# [Stored data entries]
Start of Block
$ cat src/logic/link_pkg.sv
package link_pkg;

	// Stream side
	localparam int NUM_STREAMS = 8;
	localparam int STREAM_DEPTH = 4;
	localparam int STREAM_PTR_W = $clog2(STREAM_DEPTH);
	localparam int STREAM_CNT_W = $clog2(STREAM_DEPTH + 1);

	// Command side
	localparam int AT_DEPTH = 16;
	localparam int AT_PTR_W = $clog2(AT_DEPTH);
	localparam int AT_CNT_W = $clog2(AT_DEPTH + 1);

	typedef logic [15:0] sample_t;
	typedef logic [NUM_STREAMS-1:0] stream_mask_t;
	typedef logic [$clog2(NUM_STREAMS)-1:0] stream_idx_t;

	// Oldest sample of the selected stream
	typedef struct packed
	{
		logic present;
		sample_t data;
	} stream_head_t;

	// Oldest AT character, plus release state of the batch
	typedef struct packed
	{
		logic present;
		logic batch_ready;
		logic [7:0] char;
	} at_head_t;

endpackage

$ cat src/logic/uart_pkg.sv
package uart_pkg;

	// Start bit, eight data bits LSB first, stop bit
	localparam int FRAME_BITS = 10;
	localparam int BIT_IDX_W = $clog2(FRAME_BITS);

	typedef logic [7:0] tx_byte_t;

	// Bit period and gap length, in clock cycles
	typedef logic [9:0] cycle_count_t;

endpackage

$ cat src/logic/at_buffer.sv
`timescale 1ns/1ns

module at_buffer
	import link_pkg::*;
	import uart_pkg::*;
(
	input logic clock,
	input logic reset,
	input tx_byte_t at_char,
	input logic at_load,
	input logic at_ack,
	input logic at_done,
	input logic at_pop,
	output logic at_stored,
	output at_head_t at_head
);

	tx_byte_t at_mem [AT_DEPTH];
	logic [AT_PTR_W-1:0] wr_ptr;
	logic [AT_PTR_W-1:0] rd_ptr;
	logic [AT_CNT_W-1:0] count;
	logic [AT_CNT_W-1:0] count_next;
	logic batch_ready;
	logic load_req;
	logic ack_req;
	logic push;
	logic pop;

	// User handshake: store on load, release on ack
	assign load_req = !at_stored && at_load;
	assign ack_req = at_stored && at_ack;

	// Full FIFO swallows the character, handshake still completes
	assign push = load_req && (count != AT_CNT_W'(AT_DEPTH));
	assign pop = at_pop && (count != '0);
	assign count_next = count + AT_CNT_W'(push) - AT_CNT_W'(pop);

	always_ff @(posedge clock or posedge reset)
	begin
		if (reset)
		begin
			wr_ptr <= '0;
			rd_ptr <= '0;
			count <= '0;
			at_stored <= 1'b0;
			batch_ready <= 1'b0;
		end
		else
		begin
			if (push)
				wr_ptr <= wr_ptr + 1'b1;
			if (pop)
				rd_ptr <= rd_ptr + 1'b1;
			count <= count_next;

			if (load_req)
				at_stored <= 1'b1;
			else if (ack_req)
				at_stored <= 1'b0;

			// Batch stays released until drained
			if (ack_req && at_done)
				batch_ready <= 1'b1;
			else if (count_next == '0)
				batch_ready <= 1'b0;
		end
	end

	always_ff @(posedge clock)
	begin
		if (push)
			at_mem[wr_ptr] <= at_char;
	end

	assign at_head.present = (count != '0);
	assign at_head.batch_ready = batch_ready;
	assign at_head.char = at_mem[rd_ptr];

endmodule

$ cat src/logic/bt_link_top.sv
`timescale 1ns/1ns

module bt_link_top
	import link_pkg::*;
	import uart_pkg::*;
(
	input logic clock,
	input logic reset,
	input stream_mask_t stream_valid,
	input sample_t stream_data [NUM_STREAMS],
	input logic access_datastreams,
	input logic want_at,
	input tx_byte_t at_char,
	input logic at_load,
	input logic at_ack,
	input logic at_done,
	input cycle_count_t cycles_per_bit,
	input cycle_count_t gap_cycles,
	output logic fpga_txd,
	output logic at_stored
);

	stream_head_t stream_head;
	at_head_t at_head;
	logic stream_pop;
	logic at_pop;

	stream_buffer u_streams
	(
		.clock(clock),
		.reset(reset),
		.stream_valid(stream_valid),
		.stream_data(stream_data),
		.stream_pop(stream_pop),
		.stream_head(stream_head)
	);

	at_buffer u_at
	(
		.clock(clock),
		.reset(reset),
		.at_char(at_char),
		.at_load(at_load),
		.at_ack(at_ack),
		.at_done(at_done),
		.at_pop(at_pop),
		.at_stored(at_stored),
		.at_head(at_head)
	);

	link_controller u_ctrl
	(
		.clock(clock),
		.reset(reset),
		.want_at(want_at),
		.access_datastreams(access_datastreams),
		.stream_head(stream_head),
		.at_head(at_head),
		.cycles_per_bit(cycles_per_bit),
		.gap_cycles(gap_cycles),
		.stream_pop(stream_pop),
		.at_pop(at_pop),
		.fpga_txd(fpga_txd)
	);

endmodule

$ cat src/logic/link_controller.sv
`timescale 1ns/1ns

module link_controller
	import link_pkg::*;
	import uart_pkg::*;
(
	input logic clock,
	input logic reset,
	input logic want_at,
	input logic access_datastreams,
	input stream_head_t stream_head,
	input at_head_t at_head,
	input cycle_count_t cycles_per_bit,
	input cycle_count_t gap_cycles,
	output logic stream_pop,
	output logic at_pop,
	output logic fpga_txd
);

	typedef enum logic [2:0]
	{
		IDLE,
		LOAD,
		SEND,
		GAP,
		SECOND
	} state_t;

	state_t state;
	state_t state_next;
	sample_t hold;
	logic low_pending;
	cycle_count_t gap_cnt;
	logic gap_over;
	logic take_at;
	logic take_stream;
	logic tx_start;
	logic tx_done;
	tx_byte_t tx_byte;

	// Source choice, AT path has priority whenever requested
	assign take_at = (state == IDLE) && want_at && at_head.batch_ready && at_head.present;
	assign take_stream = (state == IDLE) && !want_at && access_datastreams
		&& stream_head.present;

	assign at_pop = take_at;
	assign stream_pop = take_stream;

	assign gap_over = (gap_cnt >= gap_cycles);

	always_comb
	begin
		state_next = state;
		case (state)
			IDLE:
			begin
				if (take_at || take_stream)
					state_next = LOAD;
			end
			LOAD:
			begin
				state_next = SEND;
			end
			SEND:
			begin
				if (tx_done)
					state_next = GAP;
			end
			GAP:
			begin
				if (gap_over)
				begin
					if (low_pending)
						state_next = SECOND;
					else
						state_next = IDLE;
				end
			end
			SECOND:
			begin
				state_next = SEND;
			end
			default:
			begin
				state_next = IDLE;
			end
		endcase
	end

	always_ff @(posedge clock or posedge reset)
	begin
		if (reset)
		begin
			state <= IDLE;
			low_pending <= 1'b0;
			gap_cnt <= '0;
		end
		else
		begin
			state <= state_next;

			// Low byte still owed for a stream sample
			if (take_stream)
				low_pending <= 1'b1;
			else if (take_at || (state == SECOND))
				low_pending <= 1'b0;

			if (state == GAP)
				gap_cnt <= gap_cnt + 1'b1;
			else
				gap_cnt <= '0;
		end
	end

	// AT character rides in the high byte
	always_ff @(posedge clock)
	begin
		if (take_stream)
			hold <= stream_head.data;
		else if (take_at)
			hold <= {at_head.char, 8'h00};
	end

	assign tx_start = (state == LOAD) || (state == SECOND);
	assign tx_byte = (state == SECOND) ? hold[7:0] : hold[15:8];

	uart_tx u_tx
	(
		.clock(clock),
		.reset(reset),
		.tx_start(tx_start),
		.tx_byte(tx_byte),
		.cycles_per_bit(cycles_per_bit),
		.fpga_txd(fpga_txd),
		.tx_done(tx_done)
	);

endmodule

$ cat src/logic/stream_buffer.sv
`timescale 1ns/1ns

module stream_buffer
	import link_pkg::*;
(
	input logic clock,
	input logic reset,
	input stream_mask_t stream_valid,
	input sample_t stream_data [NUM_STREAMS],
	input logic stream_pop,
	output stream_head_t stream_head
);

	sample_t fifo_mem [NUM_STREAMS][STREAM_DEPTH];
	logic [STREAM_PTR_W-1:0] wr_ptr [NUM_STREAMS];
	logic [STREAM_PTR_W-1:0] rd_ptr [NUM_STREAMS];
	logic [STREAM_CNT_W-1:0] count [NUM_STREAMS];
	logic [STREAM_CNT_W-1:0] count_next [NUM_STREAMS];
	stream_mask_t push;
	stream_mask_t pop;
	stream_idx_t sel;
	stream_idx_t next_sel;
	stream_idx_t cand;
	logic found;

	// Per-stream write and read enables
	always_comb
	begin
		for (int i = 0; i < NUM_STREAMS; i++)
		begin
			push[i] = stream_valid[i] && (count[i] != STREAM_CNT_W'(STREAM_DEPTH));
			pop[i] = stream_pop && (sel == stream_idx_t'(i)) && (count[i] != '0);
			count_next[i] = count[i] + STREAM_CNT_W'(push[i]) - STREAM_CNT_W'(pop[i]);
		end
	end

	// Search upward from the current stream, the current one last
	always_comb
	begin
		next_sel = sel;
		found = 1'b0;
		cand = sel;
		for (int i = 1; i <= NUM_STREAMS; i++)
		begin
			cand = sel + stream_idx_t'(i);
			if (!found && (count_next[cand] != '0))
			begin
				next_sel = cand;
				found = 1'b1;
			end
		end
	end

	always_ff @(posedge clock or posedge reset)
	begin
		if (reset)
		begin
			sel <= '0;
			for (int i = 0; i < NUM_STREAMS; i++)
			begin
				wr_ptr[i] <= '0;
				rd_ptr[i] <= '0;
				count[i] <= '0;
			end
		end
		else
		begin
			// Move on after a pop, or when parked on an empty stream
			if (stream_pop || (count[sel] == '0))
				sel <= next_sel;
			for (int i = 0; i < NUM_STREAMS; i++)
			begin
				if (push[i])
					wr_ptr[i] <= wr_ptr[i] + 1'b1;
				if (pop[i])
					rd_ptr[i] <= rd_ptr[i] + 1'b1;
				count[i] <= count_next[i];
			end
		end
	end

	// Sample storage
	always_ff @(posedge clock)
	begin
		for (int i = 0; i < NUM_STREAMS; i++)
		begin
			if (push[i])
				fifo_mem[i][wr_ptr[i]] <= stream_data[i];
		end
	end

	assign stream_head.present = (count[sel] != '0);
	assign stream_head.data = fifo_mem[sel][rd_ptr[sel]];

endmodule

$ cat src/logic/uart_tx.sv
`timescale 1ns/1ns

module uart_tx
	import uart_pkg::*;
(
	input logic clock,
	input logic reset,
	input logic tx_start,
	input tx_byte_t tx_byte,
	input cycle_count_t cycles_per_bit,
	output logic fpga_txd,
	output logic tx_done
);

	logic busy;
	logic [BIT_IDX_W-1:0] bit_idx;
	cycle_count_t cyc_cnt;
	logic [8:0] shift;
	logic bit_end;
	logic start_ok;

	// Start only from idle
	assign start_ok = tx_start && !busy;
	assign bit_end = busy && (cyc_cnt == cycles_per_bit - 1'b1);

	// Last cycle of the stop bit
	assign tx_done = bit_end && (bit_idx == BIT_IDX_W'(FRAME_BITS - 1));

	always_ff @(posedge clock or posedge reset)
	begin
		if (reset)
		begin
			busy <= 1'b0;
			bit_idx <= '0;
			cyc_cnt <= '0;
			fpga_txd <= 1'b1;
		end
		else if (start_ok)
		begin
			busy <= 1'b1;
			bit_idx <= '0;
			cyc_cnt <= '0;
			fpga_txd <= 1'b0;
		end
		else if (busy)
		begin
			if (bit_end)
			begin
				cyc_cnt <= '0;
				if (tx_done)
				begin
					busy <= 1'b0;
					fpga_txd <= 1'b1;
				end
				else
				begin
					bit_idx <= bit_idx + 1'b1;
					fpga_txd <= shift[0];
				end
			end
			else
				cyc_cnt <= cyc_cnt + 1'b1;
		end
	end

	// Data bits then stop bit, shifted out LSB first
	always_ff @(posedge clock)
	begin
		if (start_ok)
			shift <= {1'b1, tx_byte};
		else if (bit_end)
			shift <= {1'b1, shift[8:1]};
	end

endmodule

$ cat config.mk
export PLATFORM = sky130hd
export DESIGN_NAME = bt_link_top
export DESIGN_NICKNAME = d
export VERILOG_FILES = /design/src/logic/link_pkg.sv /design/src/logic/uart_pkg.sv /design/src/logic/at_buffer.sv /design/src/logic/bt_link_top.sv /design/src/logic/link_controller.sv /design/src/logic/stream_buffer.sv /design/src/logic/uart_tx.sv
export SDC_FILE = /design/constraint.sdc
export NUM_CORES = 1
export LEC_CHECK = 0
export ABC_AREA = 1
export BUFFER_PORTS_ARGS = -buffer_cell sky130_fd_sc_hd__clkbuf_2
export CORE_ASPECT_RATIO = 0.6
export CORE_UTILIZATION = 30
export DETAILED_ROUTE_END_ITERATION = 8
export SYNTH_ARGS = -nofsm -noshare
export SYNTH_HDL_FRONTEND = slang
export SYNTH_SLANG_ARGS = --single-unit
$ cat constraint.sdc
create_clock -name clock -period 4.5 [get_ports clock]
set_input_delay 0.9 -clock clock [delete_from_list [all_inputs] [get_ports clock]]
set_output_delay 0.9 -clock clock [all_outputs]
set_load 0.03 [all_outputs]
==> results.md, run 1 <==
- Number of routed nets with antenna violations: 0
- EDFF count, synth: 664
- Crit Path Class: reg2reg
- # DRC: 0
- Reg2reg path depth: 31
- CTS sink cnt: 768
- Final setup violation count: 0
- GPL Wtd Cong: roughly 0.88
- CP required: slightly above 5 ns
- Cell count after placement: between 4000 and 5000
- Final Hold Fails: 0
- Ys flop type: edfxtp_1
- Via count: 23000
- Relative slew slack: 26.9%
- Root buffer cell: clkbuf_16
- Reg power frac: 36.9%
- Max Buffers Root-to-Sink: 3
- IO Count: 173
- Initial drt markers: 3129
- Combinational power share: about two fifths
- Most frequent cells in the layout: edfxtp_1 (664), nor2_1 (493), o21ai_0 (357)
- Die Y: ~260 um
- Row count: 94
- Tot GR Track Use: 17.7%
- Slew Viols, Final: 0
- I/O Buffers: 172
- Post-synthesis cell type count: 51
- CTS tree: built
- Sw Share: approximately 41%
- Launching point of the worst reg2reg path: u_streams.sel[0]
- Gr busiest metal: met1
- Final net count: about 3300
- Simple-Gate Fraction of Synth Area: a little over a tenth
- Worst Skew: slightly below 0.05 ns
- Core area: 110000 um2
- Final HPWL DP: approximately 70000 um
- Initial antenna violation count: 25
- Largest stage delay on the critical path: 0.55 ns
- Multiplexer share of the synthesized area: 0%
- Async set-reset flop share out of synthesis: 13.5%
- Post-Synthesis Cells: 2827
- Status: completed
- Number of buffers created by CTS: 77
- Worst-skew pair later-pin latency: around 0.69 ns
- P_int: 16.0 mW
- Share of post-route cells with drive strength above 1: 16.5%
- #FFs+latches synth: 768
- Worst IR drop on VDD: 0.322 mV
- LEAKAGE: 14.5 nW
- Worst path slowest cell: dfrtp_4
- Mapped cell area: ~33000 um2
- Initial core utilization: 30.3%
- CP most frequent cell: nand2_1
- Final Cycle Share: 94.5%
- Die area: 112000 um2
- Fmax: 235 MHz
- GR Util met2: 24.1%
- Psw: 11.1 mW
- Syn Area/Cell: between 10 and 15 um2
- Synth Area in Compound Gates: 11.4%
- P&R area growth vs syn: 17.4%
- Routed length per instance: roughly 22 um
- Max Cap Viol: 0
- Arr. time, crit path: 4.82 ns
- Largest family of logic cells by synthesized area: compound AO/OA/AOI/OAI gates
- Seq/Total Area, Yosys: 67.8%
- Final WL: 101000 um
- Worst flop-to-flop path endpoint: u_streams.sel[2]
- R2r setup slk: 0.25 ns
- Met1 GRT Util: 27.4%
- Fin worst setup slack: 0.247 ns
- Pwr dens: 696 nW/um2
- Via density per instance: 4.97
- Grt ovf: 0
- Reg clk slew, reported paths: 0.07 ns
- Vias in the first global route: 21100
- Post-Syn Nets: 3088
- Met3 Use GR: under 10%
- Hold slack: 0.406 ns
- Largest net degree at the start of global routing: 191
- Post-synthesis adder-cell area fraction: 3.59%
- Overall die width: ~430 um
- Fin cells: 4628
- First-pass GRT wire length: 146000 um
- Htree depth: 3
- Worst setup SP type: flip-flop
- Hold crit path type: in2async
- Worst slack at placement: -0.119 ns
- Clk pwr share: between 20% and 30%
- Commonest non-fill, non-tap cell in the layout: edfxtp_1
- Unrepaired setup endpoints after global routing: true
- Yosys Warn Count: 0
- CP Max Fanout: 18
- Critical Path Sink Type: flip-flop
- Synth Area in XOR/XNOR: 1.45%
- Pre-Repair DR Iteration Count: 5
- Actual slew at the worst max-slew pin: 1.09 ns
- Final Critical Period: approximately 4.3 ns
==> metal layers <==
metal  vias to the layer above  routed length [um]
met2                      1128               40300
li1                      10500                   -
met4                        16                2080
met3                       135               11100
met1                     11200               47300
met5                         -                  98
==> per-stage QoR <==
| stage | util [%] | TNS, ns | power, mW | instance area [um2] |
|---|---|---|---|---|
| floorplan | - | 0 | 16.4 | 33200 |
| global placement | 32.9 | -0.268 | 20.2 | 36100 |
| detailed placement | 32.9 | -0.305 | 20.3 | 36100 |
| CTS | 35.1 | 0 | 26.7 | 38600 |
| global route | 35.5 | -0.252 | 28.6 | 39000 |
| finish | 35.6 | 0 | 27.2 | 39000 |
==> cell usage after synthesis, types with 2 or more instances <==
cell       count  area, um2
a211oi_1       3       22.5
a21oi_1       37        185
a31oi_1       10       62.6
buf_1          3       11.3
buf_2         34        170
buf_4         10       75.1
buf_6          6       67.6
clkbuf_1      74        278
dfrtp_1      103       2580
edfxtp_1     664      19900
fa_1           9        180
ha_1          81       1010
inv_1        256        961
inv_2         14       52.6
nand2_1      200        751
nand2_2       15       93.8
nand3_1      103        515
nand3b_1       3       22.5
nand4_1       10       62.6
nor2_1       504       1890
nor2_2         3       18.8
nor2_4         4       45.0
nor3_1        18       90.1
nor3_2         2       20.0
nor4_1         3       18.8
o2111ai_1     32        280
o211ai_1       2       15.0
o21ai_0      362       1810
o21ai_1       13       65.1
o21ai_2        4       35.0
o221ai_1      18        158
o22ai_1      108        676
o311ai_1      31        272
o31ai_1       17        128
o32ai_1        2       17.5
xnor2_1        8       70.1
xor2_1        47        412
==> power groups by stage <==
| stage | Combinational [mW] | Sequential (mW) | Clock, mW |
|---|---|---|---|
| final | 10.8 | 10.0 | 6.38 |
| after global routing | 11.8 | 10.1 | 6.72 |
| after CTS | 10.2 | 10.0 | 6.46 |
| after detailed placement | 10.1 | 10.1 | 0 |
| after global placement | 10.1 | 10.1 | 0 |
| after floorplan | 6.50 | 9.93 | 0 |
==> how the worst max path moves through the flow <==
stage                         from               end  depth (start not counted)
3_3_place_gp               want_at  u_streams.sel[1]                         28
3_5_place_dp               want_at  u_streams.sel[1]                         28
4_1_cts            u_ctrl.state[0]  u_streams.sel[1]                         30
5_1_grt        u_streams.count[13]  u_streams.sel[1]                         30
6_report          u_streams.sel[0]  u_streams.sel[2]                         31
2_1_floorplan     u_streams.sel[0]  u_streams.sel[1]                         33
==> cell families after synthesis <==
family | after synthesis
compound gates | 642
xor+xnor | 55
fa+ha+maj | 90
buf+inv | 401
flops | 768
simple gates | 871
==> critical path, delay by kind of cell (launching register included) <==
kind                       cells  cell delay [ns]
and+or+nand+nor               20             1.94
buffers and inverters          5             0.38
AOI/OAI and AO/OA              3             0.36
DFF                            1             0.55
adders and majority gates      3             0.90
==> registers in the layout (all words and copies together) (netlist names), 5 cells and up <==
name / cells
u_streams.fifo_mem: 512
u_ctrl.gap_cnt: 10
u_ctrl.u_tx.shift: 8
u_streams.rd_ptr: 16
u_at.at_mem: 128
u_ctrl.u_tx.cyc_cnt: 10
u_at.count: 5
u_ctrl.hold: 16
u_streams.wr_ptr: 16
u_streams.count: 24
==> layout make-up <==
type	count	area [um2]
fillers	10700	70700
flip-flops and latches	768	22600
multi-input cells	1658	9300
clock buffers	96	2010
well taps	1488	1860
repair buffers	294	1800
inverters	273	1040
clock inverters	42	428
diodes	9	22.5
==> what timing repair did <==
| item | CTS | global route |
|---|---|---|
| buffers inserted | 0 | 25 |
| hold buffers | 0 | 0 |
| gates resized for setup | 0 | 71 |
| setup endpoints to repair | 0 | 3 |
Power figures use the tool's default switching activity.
End of Block
# [Exercise]
Give the number of lines in the entries above that contain the word "inverters", with no accompanying text.

# [Solved exercise]
3